## src/sv/wpsp_pkg.sv

```systemverilog
package wpsp_pkg;

   localparam int unsigned MAX_SAMPLE_BYTES = 4;
   localparam int unsigned MAX_CHANNELS = 2;

   localparam logic [31:0] TAG_RIFF = 32'h4646_4952;
   localparam logic [31:0] TAG_WAVE = 32'h4556_4157;
   localparam logic [31:0] TAG_FMT = 32'h2074_6d66;
   localparam logic [31:0] TAG_DATA = 32'h6174_6164;
   localparam logic [31:0] FMT_MIN_LEN = 32'd16;

   typedef enum logic [3:0] {
      PH_RIFF = 4'd0,
      PH_RLEN = 4'd1,
      PH_WAVE = 4'd2,
      PH_CID = 4'd3,
      PH_CLEN = 4'd4,
      PH_FMT = 4'd5,
      PH_SKIP = 4'd6,
      PH_DATA = 4'd7,
      PH_HALT = 4'd8
   } phase_type;

   typedef enum logic [1:0] {
      KIND_SAMPLE = 2'd0,
      KIND_FORMAT = 2'd1,
      KIND_ERROR = 2'd2
   } kind_type;

   typedef enum logic [2:0] {
      ST_OK = 3'd0,
      ST_BAD_RIFF = 3'd1,
      ST_BAD_WAVE = 3'd2,
      ST_CHANNELS = 3'd3,
      ST_NOT_PCM = 3'd4,
      ST_SHORT_FMT = 3'd5,
      ST_NO_FMT = 3'd6,
      ST_WIDTH = 3'd7
   } status_type;

   typedef struct packed {
      logic [7:0] byte_in;
      logic first_byte;
   } req_type;

   typedef struct packed {
      logic [1:0] kind;
      logic channel;
      logic [31:0] sample_bytes;
      logic [2:0] status;
      logic [15:0] channel_count;
      logic [31:0] frame_rate;
      logic [15:0] frame_bytes;
      logic [15:0] sample_bits;
   } rsp_type;

   // per-sample byte count from align/channels; channels is 1 or 2 when used
   function automatic logic [15:0] bytes_per_sample(input logic [15:0] align,
                                                    input logic [15:0] chans);
      logic [15:0] r;
      begin
         if (chans == 16'd2) begin
            r = {1'b0, align[15:1]};
         end else if (chans == 16'd1) begin
            r = align;
         end else begin
            r = 16'd0;
         end
         return r;
      end
   endfunction

endpackage

```

## src/sv/wpsp_stream_if.sv

```systemverilog
interface wpsp_stream_if #(parameter type payload_type = logic) ();
   logic valid;
   logic ready;
   payload_type data;
   modport source (output valid, output data, input ready);
   modport sink (input valid, input data, output ready);
endinterface

```

## src/sv/wav_pcm_stream_parser_top.sv

```systemverilog
// WAV PCM stream parser: takes one file byte per beat, one beat per cycle while rsp
// is ready, through a two-entry queue in front of a parser with an output register.
// A beat with first_byte set restarts parsing. Each byte gives at most one result
// beat: a sample, the format report once, or an error, after which bytes are dropped.
module wav_pcm_stream_parser_top
   import wpsp_pkg::*;
(
   input  logic    clock,
   input  logic    reset,
   wpsp_stream_if.sink   req,
   wpsp_stream_if.source rsp
);
   logic fifo_full, fifo_empty, p_ready;
   req_type q_data;

   assign req.ready = !fifo_full;

   wpsp_fifo u_fifo (
      .clock(clock), .reset(reset),
      .push(req.valid && !fifo_full), .push_data(req.data), .full(fifo_full),
      .pop(!fifo_empty && p_ready), .empty(fifo_empty), .pop_data(q_data)
   );

   wpsp_parser u_parser (
      .clock(clock), .reset(reset),
      .in_valid(!fifo_empty), .in_data(q_data), .in_ready(p_ready),
      .out_valid(rsp.valid), .out_data(rsp.data), .out_ready(rsp.ready)
   );
endmodule

```

## src/sv/wpsp_fifo.sv

```systemverilog
module wpsp_fifo
   import wpsp_pkg::*;
(
   input  logic    clock,
   input  logic    reset,
   input  logic    push,
   input  req_type push_data,
   output logic    full,
   input  logic    pop,
   output logic    empty,
   output req_type pop_data
);
   req_type mem_ff [2];
   logic wp_ff, wp_in, rp_ff, rp_in;
   logic [1:0] cnt_ff, cnt_in;

   assign full = (cnt_ff == 2'd2);
   assign empty = (cnt_ff == 2'd0);
   assign pop_data = mem_ff[rp_ff];

   always_comb begin
      wp_in = wp_ff ^ push;
      rp_in = rp_ff ^ pop;
      cnt_in = cnt_ff + {1'b0, push} - {1'b0, pop};
   end

   always_ff @(posedge clock) begin
      if (reset) begin
         wp_ff <= 1'b0;
         rp_ff <= 1'b0;
         cnt_ff <= 2'd0;
      end else begin
         wp_ff <= wp_in;
         rp_ff <= rp_in;
         cnt_ff <= cnt_in;
      end
      if (push) begin
         mem_ff[wp_ff] <= push_data;
      end
   end

`ifndef SYNTHESIS
   a_no_overflow: assert property (@(posedge clock) disable iff (reset)
      full |-> !push) else $error("fifo overflow");
   a_no_underflow: assert property (@(posedge clock) disable iff (reset)
      empty |-> !pop) else $error("fifo underflow");
   a_count: assert property (@(posedge clock) disable iff (reset)
      cnt_ff != 2'd3) else $error("fifo count out of range");
`endif
endmodule

```

## src/sv/wpsp_parser.sv

```systemverilog
module wpsp_parser
   import wpsp_pkg::*;
(
   input  logic    clock,
   input  logic    reset,
   input  logic    in_valid,
   input  req_type in_data,
   output logic    in_ready,
   output logic    out_valid,
   output rsp_type out_data,
   input  logic    out_ready
);
   phase_type phase_ff, phase_in, ph;
   logic [2:0] fcnt_ff, fcnt_in;
   logic [31:0] fshift_ff, fshift_in;
   logic [31:0] cid_ff, cid_in;
   logic [31:0] left_ff, left_in;
   logic [4:0] foff_ff, foff_in;
   logic [15:0] comp_ff, comp_in, chans_ff, chans_in, align_ff, align_in, bits_ff, bits_in;
   logic [31:0] rate_ff, rate_in;
   logic seen_ff, seen_in, chn_ff, chn_in;
   logic [2:0] sidx_ff, sidx_in;
   logic [31:0] acc_ff, acc_in;
   logic [15:0] per_ff, per_in;
   logic ov_ff, ov_in;
   rsp_type od_ff, od_in;

   logic take;
   assign in_ready = !ov_ff || out_ready;
   assign take = in_valid && in_ready;
   assign out_valid = ov_ff;
   assign out_data = od_ff;

   always_comb begin
      logic [31:0] word, b32, lft;
      logic [2:0] si;
      logic [15:0] per;
      phase_in = phase_ff; fcnt_in = fcnt_ff; fshift_in = fshift_ff; cid_in = cid_ff;
      left_in = left_ff; foff_in = foff_ff; comp_in = comp_ff; chans_in = chans_ff;
      rate_in = rate_ff; align_in = align_ff; bits_in = bits_ff; seen_in = seen_ff;
      chn_in = chn_ff; sidx_in = sidx_ff; acc_in = acc_ff; per_in = per_ff;
      ov_in = ov_ff && !out_ready; od_in = od_ff;
      word = '0; si = '0; per = '0; lft = '0;
      b32 = {24'd0, in_data.byte_in};
      ph = phase_ff;
      if (take) begin
         od_in = '0;
         if (in_data.first_byte) begin
            ph = PH_RIFF; fcnt_in = '0; fshift_in = '0; cid_in = '0; left_in = '0;
            foff_in = '0; comp_in = '0; chans_in = '0; rate_in = '0; align_in = '0;
            bits_in = '0; seen_in = 1'b0; chn_in = 1'b0; sidx_in = '0; acc_in = '0;
            per_in = 16'd1;
         end else begin
            fcnt_in = fcnt_ff; fshift_in = fshift_ff;
         end
         phase_in = ph;
         unique case (ph)
            PH_RIFF, PH_RLEN, PH_WAVE, PH_CID, PH_CLEN: begin
               word = fshift_in | (b32 << {fcnt_in[1:0], 3'b000});
               fshift_in = word;
               fcnt_in = fcnt_in + 3'd1;
               if (fcnt_in == 3'd4) begin
                  fshift_in = '0;
                  fcnt_in = '0;
                  unique case (ph)
                     PH_RIFF: begin
                        if (word != TAG_RIFF) begin
                           phase_in = PH_HALT; ov_in = 1'b1;
                           od_in.kind = KIND_ERROR; od_in.status = ST_BAD_RIFF;
                        end else phase_in = PH_RLEN;
                     end
                     PH_RLEN: phase_in = PH_WAVE;
                     PH_WAVE: begin
                        if (word != TAG_WAVE) begin
                           phase_in = PH_HALT; ov_in = 1'b1;
                           od_in.kind = KIND_ERROR; od_in.status = ST_BAD_WAVE;
                        end else phase_in = PH_CID;
                     end
                     PH_CID: begin
                        cid_in = word; phase_in = PH_CLEN;
                     end
                     default: begin
                        left_in = word;
                        if (cid_ff == TAG_FMT && !seen_ff) begin
                           if (word < FMT_MIN_LEN) begin
                              phase_in = PH_HALT; ov_in = 1'b1;
                              od_in.kind = KIND_ERROR; od_in.status = ST_SHORT_FMT;
                           end else begin
                              foff_in = '0; phase_in = PH_FMT;
                           end
                        end else if (cid_ff == TAG_DATA) begin
                           if (!seen_ff) begin
                              phase_in = PH_HALT; ov_in = 1'b1;
                              od_in.kind = KIND_ERROR; od_in.status = ST_NO_FMT;
                           end else begin
                              chn_in = 1'b0; sidx_in = '0; acc_in = '0;
                              phase_in = (word != '0) ? PH_DATA : PH_CID;
                           end
                        end else begin
                           phase_in = (word != '0) ? PH_SKIP : PH_CID;
                        end
                     end
                  endcase
               end
            end
            PH_FMT: begin
               unique case (foff_ff)
                  5'd0: comp_in[7:0] = comp_ff[7:0] | in_data.byte_in;
                  5'd1: comp_in[15:8] = comp_ff[15:8] | in_data.byte_in;
                  5'd2: chans_in[7:0] = chans_ff[7:0] | in_data.byte_in;
                  5'd3: chans_in[15:8] = chans_ff[15:8] | in_data.byte_in;
                  5'd4: rate_in[7:0] = rate_ff[7:0] | in_data.byte_in;
                  5'd5: rate_in[15:8] = rate_ff[15:8] | in_data.byte_in;
                  5'd6: rate_in[23:16] = rate_ff[23:16] | in_data.byte_in;
                  5'd7: rate_in[31:24] = rate_ff[31:24] | in_data.byte_in;
                  5'd12: align_in[7:0] = align_ff[7:0] | in_data.byte_in;
                  5'd13: align_in[15:8] = align_ff[15:8] | in_data.byte_in;
                  5'd14: bits_in[7:0] = bits_ff[7:0] | in_data.byte_in;
                  5'd15: bits_in[15:8] = bits_ff[15:8] | in_data.byte_in;
                  default: ;
               endcase
               if (foff_ff < 5'd16) foff_in = foff_ff + 5'd1;
               lft = left_ff - 32'd1;
               left_in = lft;
               if (lft == '0) begin
                  phase_in = PH_CID;
                  per = bytes_per_sample(align_in, chans_in);
                  per_in = (per == 16'd0) ? 16'd1 : per;
                  ov_in = 1'b1;
                  if (chans_in == 16'd0 || chans_in > 16'(MAX_CHANNELS)) begin
                     phase_in = PH_HALT; od_in.kind = KIND_ERROR; od_in.status = ST_CHANNELS;
                  end else if (comp_in != 16'd1) begin
                     phase_in = PH_HALT; od_in.kind = KIND_ERROR; od_in.status = ST_NOT_PCM;
                  end else if (per == 16'd0 || per > 16'(MAX_SAMPLE_BYTES)) begin
                     phase_in = PH_HALT; od_in.kind = KIND_ERROR; od_in.status = ST_WIDTH;
                  end else begin
                     seen_in = 1'b1;
                     od_in.kind = KIND_FORMAT;
                     od_in.channel_count = chans_in;
                     od_in.frame_rate = rate_in;
                     od_in.frame_bytes = align_in;
                     od_in.sample_bits = bits_in;
                  end
               end
            end
            PH_SKIP: begin
               lft = left_ff - 32'd1;
               left_in = lft;
               if (lft == '0) phase_in = PH_CID;
            end
            PH_DATA: begin
               acc_in = acc_ff;
               if (!sidx_ff[2]) acc_in = acc_ff | (b32 << {sidx_ff[1:0], 3'b000});
               si = sidx_ff + 3'd1;
               sidx_in = si;
               if ({13'd0, si} >= per_ff || si == 3'd0) begin
                  ov_in = 1'b1;
                  od_in.kind = KIND_SAMPLE;
                  od_in.channel = chn_ff;
                  od_in.sample_bytes = acc_in;
                  acc_in = '0; sidx_in = '0;
                  chn_in = ({15'd0, chn_ff} + 16'd1 >= chans_ff) ? 1'b0 : !chn_ff;
               end
               lft = left_ff - 32'd1;
               left_in = lft;
               if (lft == '0) begin
                  acc_in = '0; sidx_in = '0; chn_in = 1'b0; phase_in = PH_CID;
               end
            end
            default: ;
         endcase
      end
   end

   always_ff @(posedge clock) begin
      if (reset) begin
         phase_ff <= PH_RIFF; fcnt_ff <= '0; fshift_ff <= '0; cid_ff <= '0;
         left_ff <= '0; foff_ff <= '0; comp_ff <= '0; chans_ff <= '0; rate_ff <= '0;
         align_ff <= '0; bits_ff <= '0; seen_ff <= 1'b0; chn_ff <= 1'b0;
         sidx_ff <= '0; acc_ff <= '0; per_ff <= 16'd1; ov_ff <= 1'b0;
      end else begin
         phase_ff <= phase_in; fcnt_ff <= fcnt_in; fshift_ff <= fshift_in; cid_ff <= cid_in;
         left_ff <= left_in; foff_ff <= foff_in; comp_ff <= comp_in; chans_ff <= chans_in;
         rate_ff <= rate_in; align_ff <= align_in; bits_ff <= bits_in; seen_ff <= seen_in;
         chn_ff <= chn_in; sidx_ff <= sidx_in; acc_ff <= acc_in; per_ff <= per_in;
         ov_ff <= ov_in;
      end
      od_ff <= od_in;
   end

`ifndef SYNTHESIS
   a_hold: assert property (@(posedge clock) disable iff (reset)
      out_valid && !out_ready |=> out_valid && $stable(out_data)) else $error("result lost");
   a_halt_err: assert property (@(posedge clock) disable iff (reset)
      $rose(phase_ff == PH_HALT) |-> out_valid && out_data.kind == KIND_ERROR)
      else $error("halt without error");
   a_fcnt: assert property (@(posedge clock) disable iff (reset)
      fcnt_ff < 3'd4) else $error("header byte count out of range");
`endif
endmodule
```

## src/flat_wrapper.sv

```systemverilog
// flat-port wrapper written by rule: the top's interface ports become plain ports
module wav_pcm_stream_parser_top_flat import wpsp_pkg::*;
  (clock, reset, req_valid, req_data, req_ready, rsp_valid, rsp_data, rsp_ready);
  wpsp_stream_if req_i ();
  wpsp_stream_if rsp_i ();
  input  logic clock;
  input  logic reset;
  input wire logic [$bits(req_i.valid)-1:0] req_valid;
  input wire logic [$bits(req_i.data)-1:0] req_data;
  output wire logic [$bits(req_i.ready)-1:0] req_ready;
  output wire logic [$bits(rsp_i.valid)-1:0] rsp_valid;
  output wire logic [$bits(rsp_i.data)-1:0] rsp_data;
  input wire logic [$bits(rsp_i.ready)-1:0] rsp_ready;
  assign req_i.valid = req_valid;
  assign req_i.data = req_data;
  assign req_ready = req_i.ready;
  assign rsp_valid = rsp_i.valid;
  assign rsp_data = rsp_i.data;
  assign rsp_i.ready = rsp_ready;
  wav_pcm_stream_parser_top u_core (.clock(clock), .reset(reset), .req(req_i), .rsp(rsp_i));
endmodule
```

========================================

• [What this task involves]: Tally the lines of the material that contain the word "beat" and say the number, nothing more.

• [Result below]: 3